Watershed Moment as Three Appropriations Bills Clear on Time
House voted 377-20, sending legislation to the president’s desk

A batch of three spending bills is on its way to President Donald Trump’s desk following a 377-20 House vote Thursday, marking the first on-time delivery of a quarter of the annual appropriations measures in a decade.
The $147.5 billion package — which funds the departments of Energy and Veterans Affairs, the Army Corps of Engineers and the operations of Congress — is the first installment of what lawmakers hope will be nine bills becoming law before the new fiscal year begins Oct. 1.
The Senate adopted the conference report on the three-bill package Wednesday on a 92-5 vote.
Trump, who has hinted at a possible government shutdown throughout the year, is expected to sign the legislation into law, according to a statement released by White House Press Secretary Sarah Huckabee Sanders on Wednesday.

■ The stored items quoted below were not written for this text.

`src/rtl/seq_checker_sat_counter.sv`:
```
// sat_counter
// Saturating up-counter: increments on inc, sticks at all-ones, never wraps.
// Ports:
//   clk : clock, rising edge
//   rst : asynchronous reset, active-high (clears q)
//   inc : increment request this cycle
//   q   : current count (ERR_W bits)
module sat_counter #(
  parameter int ERR_W = 16
) (
  input  logic             clk,
  input  logic             rst,
  input  logic             inc,
  output logic [ERR_W-1:0] q
);

  logic [ERR_W-1:0] q_q;
  logic [ERR_W-1:0] q_d;

  always_comb begin
    q_d = q_q;
    if (inc && (q_q != {ERR_W{1'b1}})) q_d = q_q + 1'b1;
  end

  always_ff @(posedge clk or posedge rst) begin
    if (rst) q_q <= '0;
    else     q_q <= q_d;
  end

  assign q = q_q;

endmodule

```
`config.mk`:
```
export PLATFORM = sky130hd
export DESIGN_NAME = sat_counter
export DESIGN_NICKNAME = d
export VERILOG_FILES = /design/src/rtl/seq_checker_sat_counter.sv
export SDC_FILE = /design/constraint.sdc
export NUM_CORES = 1
export LEC_CHECK = 0
export CORE_MARGIN = 4
export CORE_UTILIZATION = 51
export DETAILED_ROUTE_END_ITERATION = 8
export PLACE_DENSITY = 0.8
export SETUP_SLACK_MARGIN = 0.3
export SYNTH_ARGS = -nofsm -noshare
export SYNTH_HDL_FRONTEND = slang
export SYNTH_SLANG_ARGS = --single-unit
```
`constraint.sdc`:
```
create_clock -name clk -period 4.4 [get_ports clk]
set_input_delay 1.32 -clock clk [delete_from_list [all_inputs] [get_ports clk]]
set_output_delay 1.32 -clock clk [all_outputs]
set_load 0.005 [all_outputs]
```
# [Word level (Yosys, flattened, before mapping)]
# Index checks and enable logic that the tools add are counted.
[classes] add_sub_neg=1 n_eq_ne=1 reduce_logical=1
[ops] operator="adder 16 x 1 -> 16 bit, second input constant" count=1
[ops] operator="inequality test 16 bit, second input constant" count=1
[ops] operator="logical AND 1 bit" count=1
[totals] ff_bits=16 out_inout_bits=16 elab_cells=4

# [Depth between registers and ports, before layout]
[logic_depth] word_depth=2 mapped_depth=5

# [Worst setup path after synthesis]
# Ideal clock, no wire load.
[synth_timing] path_type="input-to-reg" startpoint="input port inc" endpoint="register q_q[14] (netlist: q[14])" t_arrival_ps=2097 required_time_ps=4275 slack_ps=2178 stages=4 path_cell_list="and4_1 -> nand3_1 -> nor2_1 -> mux2_2"
[synth_between] elab_chain_len=1
[synth_lines] item="start: declaration" line="13" rtl="input logic inc,"
[synth_lines] item="logical AND 1 bit" line="22" rtl="if (inc && (q_q != {ERR_W{1'b1}})) q_d = q_q + 1'b1;"
[synth_lines] item="end signal: assignment" line="27" rtl="else q_q <= q_d;"
[synth_lines] item="end: declaration" line="17" rtl="logic [ERR_W-1:0] q_q;"
# Every way passes these cells.
# A chain may end at the register's enable or synchronous reset.

# [Worst setup path after layout]
[layout_timing] startpoint="register q_q[4] (netlist: q[4])" endpoint="output port q[4]"
[layout_lines] item="end: declaration" line="14" rtl="output logic [ERR_W-1:0] q"
# No word-level cell between the ends.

House debate was overwhelmingly bipartisan. Appropriations Chairman Rodney Frelinghuysen, R-N.J., expressed “deep gratitude” to the subcommittee chairs and ranking members as well as the “service, support and friendship” of full committee ranking member Nita M. Lowey, D-N.Y. “It is a product of months of negotiations between the House and Senate,” he said, adding it final produce is a “responsible compromise.”

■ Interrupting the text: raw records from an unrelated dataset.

## src/rtl/lab3_excess3_to_bcd_serial_pkg.sv

```systemverilog
// Shared constants for the serial Excess-3 <-> BCD conversion path.
package lab3_excess3_to_bcd_serial_pkg;
  localparam int          DIGIT_W    = 4;
  localparam logic [3:0]  XS3_OFFSET = 4'b0011;
  localparam logic [3:0]  XS3_MIN    = 4'b0011;
  localparam logic [3:0]  XS3_MAX    = 4'b1100;
  localparam logic [3:0]  BCD_MAX    = 4'd9;

  typedef enum logic [1:0] {BIT0 = 2'd0, BIT1 = 2'd1, BIT2 = 2'd2, BIT3 = 2'd3} bit_idx_e;
endpackage

```

## src/rtl/D_ff_AR.sv

```systemverilog
// Single-bit flop with asynchronous active-high clear.
module D_ff_AR (
  input  logic clk,
  input  logic rst,
  input  logic d,
  output logic q
);
  always_ff @(posedge clk or posedge rst) begin
    if (rst) q <= 1'b0;
    else     q <= d;
  end
endmodule

```

## src/rtl/serial_sub_cell.sv

```systemverilog
// One-bit serial subtractor cell: z = x - s - borrow_in.
module serial_sub_cell (
  input  logic x,
  input  logic s,
  input  logic borrow_in,
  output logic z,
  output logic borrow_out
);
  assign z          = x ^ s ^ borrow_in;
  assign borrow_out = (~x & (s | borrow_in)) | (s & borrow_in);
endmodule

```

## src/rtl/lab3_excess3_to_bcd_serial.sv

```systemverilog
// Bit-serial Excess-3 to BCD decoder: subtracts 0011 LSB-first, Mealy z, parallel digit out.
module lab3_excess3_to_bcd_serial
  import lab3_excess3_to_bcd_serial_pkg::*;
(
  input  logic               clock,
  input  logic               reset,
  input  logic               x,
  input  logic               en,
  output logic               z,
  output logic [DIGIT_W-1:0] bcd,
  output logic               digit_valid,
  output logic               err
);
  logic [1:0]         idx_q, idx_d;
  logic               borrow_q, borrow_d;
  logic [2:0]         partial_q, partial_d;
  logic [DIGIT_W-1:0] bcd_q, bcd_d;
  logic               err_q, err_d;
  logic               dv_q, dv_d;

  logic               s, borrow_in, z_cell, borrow_out, last_bit;
  logic [DIGIT_W-1:0] assembled;

  // State register: bit index and borrow chain.
  D_ff_AR u_borrow (.clk(clock), .rst(reset), .d(borrow_d), .q(borrow_q));

  genvar gi;
  generate
    for (gi = 0; gi < 2; gi++) begin : g_idx
      D_ff_AR u_idx (.clk(clock), .rst(reset), .d(idx_d[gi]), .q(idx_q[gi]));
    end
  endgenerate

  // Next-state logic.
  always_comb begin
    idx_d    = idx_q;
    borrow_d = borrow_q;
    if (en) begin
      idx_d    = idx_q + 2'd1;
      borrow_d = borrow_out;
    end
  end

  // Output logic.
  always_comb begin
    z = en & z_cell;
  end

  // Subtrahend is the offset bit at the current position; the chain restarts at bit 0.
  always_comb begin
    s         = XS3_OFFSET[idx_q];
    borrow_in = (idx_q == BIT0) ? 1'b0 : borrow_q;
    last_bit  = en && (idx_q == BIT3);
    assembled = {z_cell, partial_q};
  end

  serial_sub_cell u_cell (
    .x          (x),
    .s          (s),
    .borrow_in  (borrow_in),
    .z          (z_cell),
    .borrow_out (borrow_out)
  );

  // Assembler and error check.
  always_comb begin
    partial_d = partial_q;
    bcd_d     = bcd_q;
    err_d     = err_q;
    dv_d      = last_bit;
    if (en && !last_bit) partial_d = {z_cell, partial_q[2:1]};
    if (last_bit) begin
      bcd_d = assembled;
      err_d = borrow_out | (assembled > BCD_MAX);
    end
  end

  always_ff @(posedge clock or posedge reset) begin
    if (reset) begin
      partial_q <= '0;
      bcd_q     <= '0;
      err_q     <= 1'b0;
      dv_q      <= 1'b0;
    end else begin
      partial_q <= partial_d;
      bcd_q     <= bcd_d;
      err_q     <= err_d;
      dv_q      <= dv_d;
    end
  end

  assign bcd         = bcd_q;
  assign err         = err_q;
  assign digit_valid = dv_q;
endmodule

```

Lowey returned the pleasantries, saying that she appreciates the “hard work” of her friend.
Nuclear waste, veterans health care
Reaching agreement on these three spending bills was no easy task.
In addition to settling the spending level differences between the House and Senate, negotiators had to work out vastly different policy language.
The Energy-Water conference report dropped $268 million that was included in the House bill to relaunch the license application review for the Yucca Mountain nuclear waste disposal site — opting instead for an interim storage proposal that ignored the politically divisive Nevada location; it removed riders that could have made it easier for the White House to revoke the “Waters of the United States” regulation; and it left out language that would have reversed a court decision direction additional water release of hydroelectric dams in the Pacific Northwest to aid spawning salmon downstream.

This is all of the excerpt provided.